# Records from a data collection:
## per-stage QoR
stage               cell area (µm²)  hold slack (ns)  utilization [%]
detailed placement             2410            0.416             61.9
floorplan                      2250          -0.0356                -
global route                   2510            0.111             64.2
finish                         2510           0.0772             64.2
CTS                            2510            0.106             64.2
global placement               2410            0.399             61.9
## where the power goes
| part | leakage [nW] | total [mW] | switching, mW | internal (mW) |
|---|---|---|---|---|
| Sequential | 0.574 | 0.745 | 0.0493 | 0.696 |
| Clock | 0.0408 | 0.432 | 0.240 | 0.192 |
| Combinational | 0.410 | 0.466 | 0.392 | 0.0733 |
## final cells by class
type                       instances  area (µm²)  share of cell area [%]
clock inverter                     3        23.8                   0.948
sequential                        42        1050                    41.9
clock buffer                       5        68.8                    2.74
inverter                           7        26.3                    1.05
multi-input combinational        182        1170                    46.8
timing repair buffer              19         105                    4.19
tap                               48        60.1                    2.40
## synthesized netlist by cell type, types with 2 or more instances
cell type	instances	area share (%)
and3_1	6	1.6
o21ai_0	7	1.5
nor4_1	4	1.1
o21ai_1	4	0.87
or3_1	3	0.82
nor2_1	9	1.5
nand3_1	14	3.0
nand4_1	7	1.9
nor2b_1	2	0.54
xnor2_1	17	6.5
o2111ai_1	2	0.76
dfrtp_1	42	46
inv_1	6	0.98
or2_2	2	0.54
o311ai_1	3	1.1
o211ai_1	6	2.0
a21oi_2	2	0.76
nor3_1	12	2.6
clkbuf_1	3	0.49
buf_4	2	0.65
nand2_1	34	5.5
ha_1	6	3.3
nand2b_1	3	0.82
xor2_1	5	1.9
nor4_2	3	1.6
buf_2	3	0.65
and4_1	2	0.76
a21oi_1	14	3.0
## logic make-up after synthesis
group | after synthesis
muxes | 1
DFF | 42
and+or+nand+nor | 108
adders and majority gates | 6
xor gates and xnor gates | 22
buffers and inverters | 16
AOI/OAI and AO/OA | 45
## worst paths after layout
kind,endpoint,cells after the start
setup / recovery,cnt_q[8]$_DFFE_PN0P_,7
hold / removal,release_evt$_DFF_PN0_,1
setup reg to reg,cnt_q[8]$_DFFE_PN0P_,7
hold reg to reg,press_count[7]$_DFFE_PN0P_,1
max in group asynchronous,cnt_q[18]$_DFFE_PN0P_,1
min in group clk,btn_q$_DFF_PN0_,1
## src/rtl/if_fetch_pkg.sv

```systemverilog
// Shared constants and types for the instruction fetch front end.
package if_fetch_pkg;
    localparam logic [31:0] RESET_PC_DEF   = 32'h8000_0000;
    localparam logic [31:0] NOP_INST       = 32'h0000_0013;
    localparam int          FIFO_DEPTH_DEF = 2;

    localparam logic [0:0]  ST_IDLE = 1'b0;
    localparam logic [0:0]  ST_RUN  = 1'b1;

    typedef struct packed {
        logic [31:0] inst;
        logic [31:0] pc;
    } fetch_entry_t;

    function automatic logic [31:0] align_pc(input logic [31:0] pc);
        return pc & ~32'd3;
    endfunction
endpackage

```

## src/rtl/if_fifo.sv

```systemverilog
// Instruction buffer of {inst, pc} entries with a synchronous flush.
module if_fifo
    import if_fetch_pkg::*;
#(
    parameter int          DEPTH    = FIFO_DEPTH_DEF,
    parameter logic [31:0] RESET_PC = RESET_PC_DEF,
    localparam int         PW       = $clog2(DEPTH),
    localparam int         CW       = $clog2(DEPTH + 1)
) (
    input  logic          clk,
    input  logic          rst_n,
    input  logic          i_flush,
    input  logic          i_push,
    input  fetch_entry_t  i_data,
    input  logic          i_pop,
    output logic          o_valid,
    output fetch_entry_t  o_data,
    output logic [CW-1:0] o_count
);
    fetch_entry_t  r_mem [DEPTH];
    logic [PW-1:0] r_wr;
    logic [PW-1:0] r_rd;
    logic [CW-1:0] r_cnt;
    logic          w_push;
    logic          w_pop;

    function automatic logic [PW-1:0] nxt(input logic [PW-1:0] p);
        return (p == PW'(DEPTH - 1)) ? '0 : p + PW'(1);
    endfunction

    // A pop frees a slot in the same cycle, so push-while-full is legal then.
    assign w_pop  = i_pop && (r_cnt != '0);
    assign w_push = i_push && ((r_cnt != CW'(DEPTH)) || w_pop);

    always_ff @(posedge clk or negedge rst_n) begin
        if (!rst_n) begin
            r_wr  <= '0;
            r_rd  <= '0;
            r_cnt <= '0;
            for (int i = 0; i < DEPTH; i++) r_mem[i] <= '{inst: NOP_INST, pc: RESET_PC};
        end else if (i_flush) begin
            r_wr  <= '0;
            r_rd  <= '0;
            r_cnt <= '0;
        end else begin
            if (w_push) begin
                r_mem[r_wr] <= i_data;
                r_wr        <= nxt(r_wr);
            end
            if (w_pop) r_rd <= nxt(r_rd);
            r_cnt <= r_cnt + CW'(w_push) - CW'(w_pop);
        end
    end

    assign o_valid = (r_cnt != '0);
    assign o_data  = r_mem[r_rd];
    assign o_count = r_cnt;
endmodule

```

## src/rtl/if_fetch.sv

```systemverilog
// Instruction fetch: issues word fetches, tags responses with their PC,
// buffers them for decode and squashes stale work on redirect.
module if_fetch
    import if_fetch_pkg::*;
#(
    parameter logic [31:0] RESET_PC   = RESET_PC_DEF,
    parameter int          FIFO_DEPTH = FIFO_DEPTH_DEF
) (
    input  logic        clk,
    input  logic        rst_n,
    output logic        if_imem_req_valid,
    input  logic        imem_if_req_ready,
    output logic [31:0] if_imem_addr,
    input  logic        imem_if_rsp_valid,
    input  logic [31:0] imem_if_rsp_data,
    input  logic        ex_if_redirect,
    input  logic [31:0] ex_if_redirect_pc,
    output logic        if_id_valid,
    input  logic        id_if_ready,
    output logic [31:0] if_id_inst,
    output logic [31:0] if_id_pc
);
    localparam int         PW      = $clog2(FIFO_DEPTH);
    localparam int         CW      = $clog2(FIFO_DEPTH + 1);
    localparam logic [CW:0] DEPTH_W = (CW + 1)'(FIFO_DEPTH);

    logic [0:0]    r_state;
    logic [31:0]   r_pc;
    logic [CW-1:0] r_outst;
    logic [CW-1:0] r_discard;
    logic [31:0]   r_pcq [FIFO_DEPTH];
    logic [PW-1:0] r_pcq_wr;
    logic [PW-1:0] r_pcq_rd;

    logic          w_acc;
    logic          w_push;
    logic          w_pop;
    logic [CW-1:0] w_fifo_cnt;
    logic [CW:0]   w_inflight;
    fetch_entry_t  w_rsp_entry;
    fetch_entry_t  w_head;

    function automatic logic [PW-1:0] nxt(input logic [PW-1:0] p);
        return (p == PW'(FIFO_DEPTH - 1)) ? '0 : p + PW'(1);
    endfunction

    // Credit check counts buffered plus in-flight words, so a full buffer never overflows.
    assign w_inflight        = {1'b0, r_outst} + {1'b0, w_fifo_cnt};
    assign if_imem_req_valid = (r_state == ST_RUN) && !ex_if_redirect && (w_inflight < DEPTH_W);
    assign if_imem_addr      = r_pc;
    assign w_acc             = if_imem_req_valid && imem_if_req_ready;
    assign w_push            = imem_if_rsp_valid && !ex_if_redirect && (r_discard == '0);
    assign w_pop             = if_id_valid && id_if_ready;
    assign w_rsp_entry       = '{inst: imem_if_rsp_data, pc: r_pcq[r_pcq_rd]};

    always_ff @(posedge clk or negedge rst_n) begin
        if (!rst_n) begin
            r_state   <= ST_IDLE;
            r_pc      <= RESET_PC;
            r_outst   <= '0;
            r_discard <= '0;
            r_pcq_wr  <= '0;
            r_pcq_rd  <= '0;
        end else begin
            r_state <= ST_RUN;
            if (ex_if_redirect)  r_pc <= align_pc(ex_if_redirect_pc);
            else if (w_acc)      r_pc <= r_pc + 32'd4;
            r_outst <= r_outst + CW'(w_acc) - CW'(imem_if_rsp_valid);
            // Every request still in flight after a redirect returns stale data.
            if (ex_if_redirect)
                r_discard <= r_outst - CW'(imem_if_rsp_valid);
            else if (imem_if_rsp_valid && (r_discard != '0))
                r_discard <= r_discard - CW'(1);
            if (w_acc)             r_pcq_wr <= nxt(r_pcq_wr);
            if (imem_if_rsp_valid) r_pcq_rd <= nxt(r_pcq_rd);
        end
    end

    always_ff @(posedge clk) begin
        if (w_acc) r_pcq[r_pcq_wr] <= r_pc;
    end

    if_fifo #(
        .DEPTH    (FIFO_DEPTH),
        .RESET_PC (RESET_PC)
    ) u_fifo (
        .clk     (clk),
        .rst_n   (rst_n),
        .i_flush (ex_if_redirect),
        .i_push  (w_push),
        .i_data  (w_rsp_entry),
        .i_pop   (w_pop),
        .o_valid (if_id_valid),
        .o_data  (w_head),
        .o_count (w_fifo_cnt)
    );

    assign if_id_inst = w_head.inst;
    assign if_id_pc   = w_head.pc;
endmodule

```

# Problem to solve:
Without changing anything, quote the lines from the top of the data to the line that contains "0.240 | 0.192 |", including that line.

# Exercise result:
## per-stage QoR
stage               cell area (µm²)  hold slack (ns)  utilization [%]
detailed placement             2410            0.416             61.9
floorplan                      2250          -0.0356                -
global route                   2510            0.111             64.2
finish                         2510           0.0772             64.2
CTS                            2510            0.106             64.2
global placement               2410            0.399             61.9
## where the power goes
| part | leakage [nW] | total [mW] | switching, mW | internal (mW) |
|---|---|---|---|---|
| Sequential | 0.574 | 0.745 | 0.0493 | 0.696 |
| Clock | 0.0408 | 0.432 | 0.240 | 0.192 |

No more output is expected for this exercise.